**Aim of the task**: Starting with the first line below, reproduce each line exactly until you have included the one bearing "export CORE_UTILIZATION = 38".

═══ Provided records

===== config.mk =====
export PLATFORM = sky130hd
export DESIGN_NAME = binomial_factor_product_flat
export DESIGN_NICKNAME = d
export VERILOG_FILES = /design/src/sv/bfp_pkg.sv /design/src/sv/bfp_req_if.sv /design/src/sv/bfp_rsp_if.sv /design/src/sv/bfp_csr_if.sv /design/src/sv/bfp_ram.sv /design/src/sv/bfp_queue.sv /design/src/sv/bfp_front.sv /design/src/sv/bfp_back.sv /design/src/sv/binomial_factor_product.sv /design/src/flat_wrapper.sv
export SDC_FILE = /design/constraint.sdc
export NUM_CORES = 2
export LEC_CHECK = 0
export ABC_AREA = 1
export BUFFER_PORTS_ARGS = -buffer_cell sky130_fd_sc_hd__buf_4
export CAP_MARGIN = 20
export CORE_ASPECT_RATIO = 0.8
export CORE_UTILIZATION = 38
export CTS_CLUSTER_SIZE = 24
export DETAILED_ROUTE_END_ITERATION = 7
export PLACE_DENSITY = 0.59
export SYNTH_ARGS = -nofsm -noshare
export SYNTH_HDL_FRONTEND = slang
export SYNTH_SLANG_ARGS = --single-unit
export TNS_END_PERCENT = 5

===== constraint.sdc =====
create_clock -name clock -period 6.6 [get_ports clock]
set_input_delay 0.66 -clock clock [delete_from_list [all_inputs] [get_ports clock]]
set_output_delay 0.66 -clock clock [all_outputs]
set_load 0.005 [all_outputs]

===== src/sv/bfp_pkg.sv =====
// Shared types and constants for the binomial factor product block.
// Depends on nothing; front, back and top use it by scoped names.
package bfp_pkg;

   localparam int MAX_FACTORS_DEF = 32;
   localparam int FRAC_BITS_DEF   = 16;
   localparam int PIDX_W          = 6;
   localparam int QUEUE_DEPTH     = 2;

   // How the back end treats one factor.
   typedef enum logic [1:0] {
      KIND_LOAD   = 2'd0,
      KIND_UPDATE = 2'd1,
      KIND_DROP   = 2'd2
   } kind_type;

   typedef struct packed {
      kind_type kind;
      logic     last;
      logic     dropped;
   } bfp_ctrl_type;

endpackage


===== src/sv/bfp_req_if.sv =====
// Input channel: one linear factor per transaction.
// Depends on nothing.
interface bfp_req_if #(
   parameter int VAL_W = 17
);
   logic             valid;
   logic             ready;
   logic [VAL_W-1:0] p_coef;
   logic [VAL_W-1:0] q_coef;
   logic             last_factor;

   modport source (output valid, output p_coef, output q_coef, output last_factor,
                   input ready);
   modport sink (input valid, input p_coef, input q_coef, input last_factor,
                 output ready);
endinterface


===== src/sv/bfp_rsp_if.sv =====
// Result channel: one product coefficient per transaction.
// Depends on nothing.
interface bfp_rsp_if #(
   parameter int VAL_W  = 17,
   parameter int PIDX_W = 6
);
   logic              valid;
   logic              ready;
   logic [VAL_W-1:0]  coefficient;
   logic [PIDX_W-1:0] power_index;
   logic              last_coef;
   logic              dropped_factors;

   modport source (output valid, output coefficient, output power_index,
                   output last_coef, output dropped_factors, input ready);
   modport sink (input valid, input coefficient, input power_index,
                 input last_coef, input dropped_factors, output ready);
endinterface


===== src/sv/bfp_csr_if.sv =====
// Configuration write channel for the complement mode register.
// Depends on nothing.
interface bfp_csr_if;
   logic valid;
   logic ready;
   logic complement_mode;

   modport source (output valid, output complement_mode, input ready);
   modport sink (input valid, input complement_mode, output ready);
endinterface


===== src/sv/bfp_ram.sv =====
// Generic single-write, single-read RAM with registered read data.
// Depends on nothing.
module bfp_ram #(
   parameter int WIDTH = 17,
   parameter int DEPTH = 33
) (
   input  logic                     clock,
   input  logic                     wr_en,
   input  logic [$clog2(DEPTH)-1:0] wr_addr,
   input  logic [WIDTH-1:0]         wr_data,
   input  logic                     rd_en,
   input  logic [$clog2(DEPTH)-1:0] rd_addr,
   output logic [WIDTH-1:0]         rd_data
);

   logic [WIDTH-1:0] mem_ff [DEPTH];
   logic [WIDTH-1:0] rd_data_ff;

   always_ff @(posedge clock) begin
      if (wr_en) begin
         mem_ff[wr_addr] <= wr_data;
      end
      if (rd_en) begin
         rd_data_ff <= mem_ff[rd_addr];
      end
   end

   assign rd_data = rd_data_ff;

endmodule


===== src/sv/bfp_queue.sv =====
// Short FIFO between the front end and the back end.
// Depends on nothing.
module bfp_queue #(
   parameter int WIDTH = 8,
   parameter int DEPTH = 2
) (
   input  logic             clock,
   input  logic             reset,
   input  logic             push_valid,
   output logic             push_ready,
   input  logic [WIDTH-1:0] push_data,
   input  logic             pop,
   output logic             head_valid,
   output logic [WIDTH-1:0] head_data
);

   localparam int PTR_W = (DEPTH > 1) ? $clog2(DEPTH) : 1;
   localparam int CNT_W = $clog2(DEPTH + 1);

   logic [WIDTH-1:0] slot_ff [DEPTH];
   logic [PTR_W-1:0] wr_ptr_ff, wr_ptr_in;
   logic [PTR_W-1:0] rd_ptr_ff, rd_ptr_in;
   logic [CNT_W-1:0] count_ff, count_in;
   logic             push;

   assign push_ready = (count_ff != CNT_W'(DEPTH));
   assign push       = push_valid && push_ready;
   assign head_valid = (count_ff != '0);
   assign head_data  = slot_ff[rd_ptr_ff];

   always_comb begin
      wr_ptr_in = wr_ptr_ff;
      rd_ptr_in = rd_ptr_ff;
      count_in  = count_ff;
      if (push) begin
         wr_ptr_in = (wr_ptr_ff == PTR_W'(DEPTH - 1)) ? '0 : wr_ptr_ff + PTR_W'(1);
      end
      if (pop) begin
         rd_ptr_in = (rd_ptr_ff == PTR_W'(DEPTH - 1)) ? '0 : rd_ptr_ff + PTR_W'(1);
      end
      if (push && !pop) begin
         count_in = count_ff + CNT_W'(1);
      end else if (pop && !push) begin
         count_in = count_ff - CNT_W'(1);
      end
   end

   always_ff @(posedge clock) begin
      if (reset) begin
         wr_ptr_ff <= '0;
         rd_ptr_ff <= '0;
         count_ff  <= '0;
      end else begin
         wr_ptr_ff <= wr_ptr_in;
         rd_ptr_ff <= rd_ptr_in;
         count_ff  <= count_in;
      end
      if (push) begin
         slot_ff[wr_ptr_ff] <= push_data;
      end
   end

endmodule


===== src/sv/bfp_front.sv =====
// Front end: takes factor transactions, saturates them, sets q to 1 - p in complement
// mode, classifies them by the running count. Depends on bfp_pkg, bfp_req_if, bfp_csr_if.
module bfp_front #(
   parameter int MAX_FACTORS = bfp_pkg::MAX_FACTORS_DEF,
   parameter int FRAC_BITS   = bfp_pkg::FRAC_BITS_DEF,
   localparam int VAL_W      = FRAC_BITS + 1,
   localparam int CNT_W      = $clog2(MAX_FACTORS + 1)
) (
   input  logic                   clock,
   input  logic                   reset,
   bfp_req_if.sink                req,
   bfp_csr_if.sink                csr,
   output logic                   push_valid,
   input  logic                   push_ready,
   output logic [VAL_W-1:0]       push_p,
   output logic [VAL_W-1:0]       push_q,
   output logic [CNT_W-1:0]       push_count,
   output bfp_pkg::bfp_ctrl_type  push_ctrl
);

   localparam logic [VAL_W-1:0] UNIT_VAL = {1'b1, {FRAC_BITS{1'b0}}};

   logic             mode_ff;
   logic [CNT_W-1:0] count_ff, count_in;
   logic             ovf_ff, ovf_in;
   logic [VAL_W-1:0] p_sat, q_sat;
   logic             accept;

   assign csr.ready  = 1'b1;
   assign req.ready  = push_ready;
   assign push_valid = req.valid;
   assign accept     = req.valid && push_ready;

   assign p_sat = (req.p_coef > UNIT_VAL) ? UNIT_VAL : req.p_coef;
   assign q_sat = (req.q_coef > UNIT_VAL) ? UNIT_VAL : req.q_coef;

   always_comb begin
      push_p     = p_sat;
      push_q     = mode_ff ? (UNIT_VAL - p_sat) : q_sat;
      push_count = count_ff;
      priority if (count_ff == '0) begin
         push_ctrl.kind = bfp_pkg::KIND_LOAD;
      end else if (count_ff < CNT_W'(MAX_FACTORS)) begin
         push_ctrl.kind = bfp_pkg::KIND_UPDATE;
      end else begin
         push_ctrl.kind = bfp_pkg::KIND_DROP;
      end
      push_ctrl.last    = req.last_factor;
      push_ctrl.dropped = ovf_ff || (push_ctrl.kind == bfp_pkg::KIND_DROP);
   end

   always_comb begin
      count_in = count_ff;
      ovf_in   = ovf_ff;
      if (accept) begin
         if (req.last_factor) begin
            count_in = '0;
            ovf_in   = 1'b0;
         end else begin
            ovf_in = push_ctrl.dropped;
            if (push_ctrl.kind != bfp_pkg::KIND_DROP) begin
               count_in = count_ff + CNT_W'(1);
            end
         end
      end
   end

   always_ff @(posedge clock) begin
      if (reset) begin
         mode_ff  <= 1'b0;
         count_ff <= '0;
         ovf_ff   <= 1'b0;
      end else begin
         count_ff <= count_in;
         ovf_ff   <= ovf_in;
         if (csr.valid) begin
            mode_ff <= csr.complement_mode;
         end
      end
   end

endmodule


===== src/sv/bfp_back.sv =====
// Back end: sweeps the coefficient memory through a multiply-accumulate pipeline
// and streams the finished polynomial. Depends on bfp_pkg, bfp_ram, bfp_rsp_if.
module bfp_back #(
   parameter int MAX_FACTORS = bfp_pkg::MAX_FACTORS_DEF,
   parameter int FRAC_BITS   = bfp_pkg::FRAC_BITS_DEF,
   localparam int VAL_W      = FRAC_BITS + 1,
   localparam int CNT_W      = $clog2(MAX_FACTORS + 1)
) (
   input  logic                   clock,
   input  logic                   reset,
   input  logic                   q_valid,
   output logic                   q_pop,
   input  logic [VAL_W-1:0]       hd_p,
   input  logic [VAL_W-1:0]       hd_q,
   input  logic [CNT_W-1:0]       hd_count,
   input  bfp_pkg::bfp_ctrl_type  hd_ctrl,
   bfp_rsp_if.source              rsp
);

   localparam int PROD_W = 2 * VAL_W;
   localparam int SUM_W  = VAL_W + 1;
   localparam logic [VAL_W-1:0]  UNIT_VAL = {1'b1, {FRAC_BITS{1'b0}}};
   localparam logic [PROD_W-1:0] HALF_VAL =
      {{(PROD_W - FRAC_BITS){1'b0}}, 1'b1, {(FRAC_BITS - 1){1'b0}}};

   typedef enum logic [5:0] {
      ST_IDLE      = 6'b000001,
      ST_SWEEP     = 6'b000010,
      ST_DRAIN     = 6'b000100,
      ST_EMIT_RD   = 6'b001000,
      ST_EMIT_WAIT = 6'b010000,
      ST_EMIT_HOLD = 6'b100000
   } state_type;

   state_type         state_ff, state_in;
   logic [CNT_W-1:0]  idx_ff, idx_in;
   logic [VAL_W-1:0]  prev_ff, prev_in;
   logic              rd_valid_ff;
   logic [CNT_W-1:0]  rd_idx_ff;
   logic              mul_valid_ff;
   logic [CNT_W-1:0]  mul_idx_ff;
   logic [PROD_W-1:0] prod_q_ff, prod_p_ff;
   logic              out_valid_ff, out_valid_in;
   logic [VAL_W-1:0]  out_coef_ff, out_coef_in;
   logic [CNT_W-1:0]  out_idx_ff, out_idx_in;
   logic              out_last_ff, out_last_in;
   logic              out_drop_ff, out_drop_in;

   logic              rd_en;
   logic [CNT_W-1:0]  rd_addr;
   logic [VAL_W-1:0]  rd_data;
   logic [VAL_W-1:0]  wr_data;
   logic [VAL_W-1:0]  cur_val;
   logic [PROD_W-1:0] rnd_q, rnd_p;
   logic [SUM_W-1:0]  sum;
   logic [CNT_W-1:0]  sweep_top, final_top;

   bfp_ram #(
      .WIDTH (VAL_W),
      .DEPTH (MAX_FACTORS + 1)
   ) u_coef_ram (
      .clock   (clock),
      .wr_en   (mul_valid_ff),
      .wr_addr (mul_idx_ff),
      .wr_data (wr_data),
      .rd_en   (rd_en),
      .rd_addr (rd_addr),
      .rd_data (rd_data)
   );

   assign sweep_top = hd_count + CNT_W'(1);
   assign final_top = (hd_ctrl.kind == bfp_pkg::KIND_DROP) ? hd_count : sweep_top;

   // The first factor of a run is applied to the constant polynomial 1, so the
   // seed entry reads as one and every entry above the old top reads as zero.
   always_comb begin
      if (hd_ctrl.kind == bfp_pkg::KIND_LOAD) begin
         cur_val = (rd_idx_ff == '0) ? UNIT_VAL : '0;
      end else begin
         cur_val = (rd_idx_ff <= hd_count) ? rd_data : '0;
      end
   end

   // Round each product to nearest, add, and saturate at one.
   always_comb begin
      rnd_q   = prod_q_ff + HALF_VAL;
      rnd_p   = prod_p_ff + HALF_VAL;
      sum     = SUM_W'(rnd_q >> FRAC_BITS) + SUM_W'(rnd_p >> FRAC_BITS);
      wr_data = (sum > SUM_W'(UNIT_VAL)) ? UNIT_VAL : sum[VAL_W-1:0];
   end

   always_comb begin
      state_in     = state_ff;
      idx_in       = idx_ff;
      prev_in      = rd_valid_ff ? cur_val : prev_ff;
      out_valid_in = out_valid_ff;
      out_coef_in  = out_coef_ff;
      out_idx_in   = out_idx_ff;
      out_last_in  = out_last_ff;
      out_drop_in  = out_drop_ff;
      rd_en        = 1'b0;
      rd_addr      = idx_ff;
      q_pop        = 1'b0;
      unique case (state_ff)
         ST_IDLE: begin
            if (q_valid) begin
               if (hd_ctrl.kind == bfp_pkg::KIND_DROP) begin
                  if (hd_ctrl.last) begin
                     state_in = ST_EMIT_RD;
                     idx_in   = '0;
                  end else begin
                     q_pop = 1'b1;
                  end
               end else begin
                  state_in = ST_SWEEP;
                  idx_in   = '0;
                  prev_in  = '0;
               end
            end
         end
         ST_SWEEP: begin
            rd_en = 1'b1;
            if (idx_ff == sweep_top) begin
               state_in = ST_DRAIN;
            end else begin
               idx_in = idx_ff + CNT_W'(1);
            end
         end
         ST_DRAIN: begin
            if (!rd_valid_ff && !mul_valid_ff) begin
               if (hd_ctrl.last) begin
                  state_in = ST_EMIT_RD;
                  idx_in   = '0;
               end else begin
                  q_pop    = 1'b1;
                  state_in = ST_IDLE;
               end
            end
         end
         ST_EMIT_RD: begin
            rd_en    = 1'b1;
            state_in = ST_EMIT_WAIT;
         end
         ST_EMIT_WAIT: begin
            out_valid_in = 1'b1;
            out_coef_in  = rd_data;
            out_idx_in   = idx_ff;
            out_last_in  = (idx_ff == final_top);
            out_drop_in  = hd_ctrl.dropped;
            state_in     = ST_EMIT_HOLD;
         end
         ST_EMIT_HOLD: begin
            if (rsp.ready) begin
               out_valid_in = 1'b0;
               if (out_last_ff) begin
                  q_pop    = 1'b1;
                  state_in = ST_IDLE;
               end else begin
                  idx_in   = idx_ff + CNT_W'(1);
                  rd_en    = 1'b1;
                  rd_addr  = idx_ff + CNT_W'(1);
                  state_in = ST_EMIT_WAIT;
               end
            end
         end
         default: begin
            state_in = ST_IDLE;
         end
      endcase
   end

   always_ff @(posedge clock) begin
      if (reset) begin
         state_ff     <= ST_IDLE;
         rd_valid_ff  <= 1'b0;
         mul_valid_ff <= 1'b0;
         out_valid_ff <= 1'b0;
      end else begin
         state_ff     <= state_in;
         rd_valid_ff  <= (state_ff == ST_SWEEP);
         mul_valid_ff <= rd_valid_ff;
         out_valid_ff <= out_valid_in;
      end
      idx_ff      <= idx_in;
      prev_ff     <= prev_in;
      rd_idx_ff   <= idx_ff;
      mul_idx_ff  <= rd_idx_ff;
      prod_q_ff   <= PROD_W'(cur_val) * PROD_W'(hd_q);
      prod_p_ff   <= PROD_W'(prev_ff) * PROD_W'(hd_p);
      out_coef_ff <= out_coef_in;
      out_idx_ff  <= out_idx_in;
      out_last_ff <= out_last_in;
      out_drop_ff <= out_drop_in;
   end

   assign rsp.valid           = out_valid_ff;
   assign rsp.coefficient     = out_coef_ff;
   assign rsp.power_index     = bfp_pkg::PIDX_W'(out_idx_ff);
   assign rsp.last_coef       = out_last_ff;
   assign rsp.dropped_factors = out_drop_ff;

   a_write_in_sweep: assert property (@(posedge clock) disable iff (reset)
      mul_valid_ff |-> (state_ff == ST_SWEEP || state_ff == ST_DRAIN))
      else $error("coefficient write outside the update sweep");

   a_out_only_hold: assert property (@(posedge clock) disable iff (reset)
      out_valid_ff |-> (state_ff == ST_EMIT_HOLD))
      else $error("result presented outside the emit hold state");

   a_read_feeds_mac: assert property (@(posedge clock) disable iff (reset)
      rd_valid_ff |=> mul_valid_ff)
      else $error("sweep read did not reach the write stage");

   a_pop_nonempty: assert property (@(posedge clock) disable iff (reset)
      q_pop |-> q_valid)
      else $error("queue popped while empty");

endmodule


===== src/sv/binomial_factor_product.sv =====
// Multiplies linear factors (q + p*z) into one polynomial with Q1.FRAC_BITS
// coefficients and streams the result on the factor marked last. A factor waits in
// a two-entry queue while the back end sweeps the coefficient memory one entry a
// cycle through a rounding multiply-accumulate pipeline; the back end takes the next
// factor only once that sweep has drained. A factor beyond MAX_FACTORS is discarded
// and flagged. The n+1 results of a run that keeps n factors leave one at a time:
// each is read from the registered memory into the output register after the sink
// has taken the one before it.
module binomial_factor_product #(
   parameter int MAX_FACTORS = bfp_pkg::MAX_FACTORS_DEF,
   parameter int FRAC_BITS   = bfp_pkg::FRAC_BITS_DEF
) (
   input  logic       clock,
   input  logic       reset,
   bfp_req_if.sink    req,
   bfp_rsp_if.source  rsp,
   bfp_csr_if.sink    csr
);

   localparam int VAL_W  = FRAC_BITS + 1;
   localparam int CNT_W  = $clog2(MAX_FACTORS + 1);
   localparam int CTRL_W = $bits(bfp_pkg::bfp_ctrl_type);
   localparam int QW     = CTRL_W + CNT_W + 2 * VAL_W;

   logic                  push_valid, push_ready;
   logic [VAL_W-1:0]      push_p, push_q;
   logic [CNT_W-1:0]      push_count;
   bfp_pkg::bfp_ctrl_type push_ctrl;
   logic [QW-1:0]         push_data, head_data;
   logic                  head_valid, q_pop;
   logic [VAL_W-1:0]      hd_p, hd_q;
   logic [CNT_W-1:0]      hd_count;
   bfp_pkg::bfp_ctrl_type hd_ctrl;

   bfp_front #(
      .MAX_FACTORS (MAX_FACTORS),
      .FRAC_BITS   (FRAC_BITS)
   ) u_front (
      .clock      (clock),
      .reset      (reset),
      .req        (req),
      .csr        (csr),
      .push_valid (push_valid),
      .push_ready (push_ready),
      .push_p     (push_p),
      .push_q     (push_q),
      .push_count (push_count),
      .push_ctrl  (push_ctrl)
   );

   assign push_data = {push_ctrl, push_count, push_p, push_q};

   bfp_queue #(
      .WIDTH (QW),
      .DEPTH (bfp_pkg::QUEUE_DEPTH)
   ) u_queue (
      .clock      (clock),
      .reset      (reset),
      .push_valid (push_valid),
      .push_ready (push_ready),
      .push_data  (push_data),
      .pop        (q_pop),
      .head_valid (head_valid),
      .head_data  (head_data)
   );

   assign {hd_ctrl, hd_count, hd_p, hd_q} = head_data;

   bfp_back #(
      .MAX_FACTORS (MAX_FACTORS),
      .FRAC_BITS   (FRAC_BITS)
   ) u_back (
      .clock    (clock),
      .reset    (reset),
      .q_valid  (head_valid),
      .q_pop    (q_pop),
      .hd_p     (hd_p),
      .hd_q     (hd_q),
      .hd_count (hd_count),
      .hd_ctrl  (hd_ctrl),
      .rsp      (rsp)
   );

endmodule

===== src/flat_wrapper.sv =====
// flat-port wrapper written by rule: the top's interface ports become plain ports
module binomial_factor_product_flat 
#(
   parameter int MAX_FACTORS = bfp_pkg::MAX_FACTORS_DEF,
   parameter int FRAC_BITS   = bfp_pkg::FRAC_BITS_DEF
)
  (clock, reset, req_valid, req_p_coef, req_q_coef, req_last_factor, req_ready, rsp_valid, rsp_coefficient, rsp_power_index, rsp_last_coef, rsp_dropped_factors, rsp_ready, csr_valid, csr_complement_mode, csr_ready);
  bfp_req_if req_i ();
  bfp_rsp_if rsp_i ();
  bfp_csr_if csr_i ();
  input  logic clock;
  input  logic reset;
  input wire logic [$bits(req_i.valid)-1:0] req_valid;
  input wire logic [$bits(req_i.p_coef)-1:0] req_p_coef;
  input wire logic [$bits(req_i.q_coef)-1:0] req_q_coef;
  input wire logic [$bits(req_i.last_factor)-1:0] req_last_factor;
  output wire logic [$bits(req_i.ready)-1:0] req_ready;
  output wire logic [$bits(rsp_i.valid)-1:0] rsp_valid;
  output wire logic [$bits(rsp_i.coefficient)-1:0] rsp_coefficient;
  output wire logic [$bits(rsp_i.power_index)-1:0] rsp_power_index;
  output wire logic [$bits(rsp_i.last_coef)-1:0] rsp_last_coef;
  output wire logic [$bits(rsp_i.dropped_factors)-1:0] rsp_dropped_factors;
  input wire logic [$bits(rsp_i.ready)-1:0] rsp_ready;
  input wire logic [$bits(csr_i.valid)-1:0] csr_valid;
  input wire logic [$bits(csr_i.complement_mode)-1:0] csr_complement_mode;
  output wire logic [$bits(csr_i.ready)-1:0] csr_ready;
  assign req_i.valid = req_valid;
  assign req_i.p_coef = req_p_coef;
  assign req_i.q_coef = req_q_coef;
  assign req_i.last_factor = req_last_factor;
  assign req_ready = req_i.ready;
  assign rsp_valid = rsp_i.valid;
  assign rsp_coefficient = rsp_i.coefficient;
  assign rsp_power_index = rsp_i.power_index;
  assign rsp_last_coef = rsp_i.last_coef;
  assign rsp_dropped_factors = rsp_i.dropped_factors;
  assign rsp_i.ready = rsp_ready;
  assign csr_i.valid = csr_valid;
  assign csr_i.complement_mode = csr_complement_mode;
  assign csr_ready = csr_i.ready;
  binomial_factor_product #(.MAX_FACTORS(MAX_FACTORS), .FRAC_BITS(FRAC_BITS)) u_core (.clock(clock), .reset(reset), .req(req_i), .rsp(rsp_i), .csr(csr_i));
endmodule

══════

**Response for this exercise**:
===== config.mk =====
export PLATFORM = sky130hd
export DESIGN_NAME = binomial_factor_product_flat
export DESIGN_NICKNAME = d
export VERILOG_FILES = /design/src/sv/bfp_pkg.sv /design/src/sv/bfp_req_if.sv /design/src/sv/bfp_rsp_if.sv /design/src/sv/bfp_csr_if.sv /design/src/sv/bfp_ram.sv /design/src/sv/bfp_queue.sv /design/src/sv/bfp_front.sv /design/src/sv/bfp_back.sv /design/src/sv/binomial_factor_product.sv /design/src/flat_wrapper.sv
export SDC_FILE = /design/constraint.sdc
export NUM_CORES = 2
export LEC_CHECK = 0
export ABC_AREA = 1
export BUFFER_PORTS_ARGS = -buffer_cell sky130_fd_sc_hd__buf_4
export CAP_MARGIN = 20
export CORE_ASPECT_RATIO = 0.8
export CORE_UTILIZATION = 38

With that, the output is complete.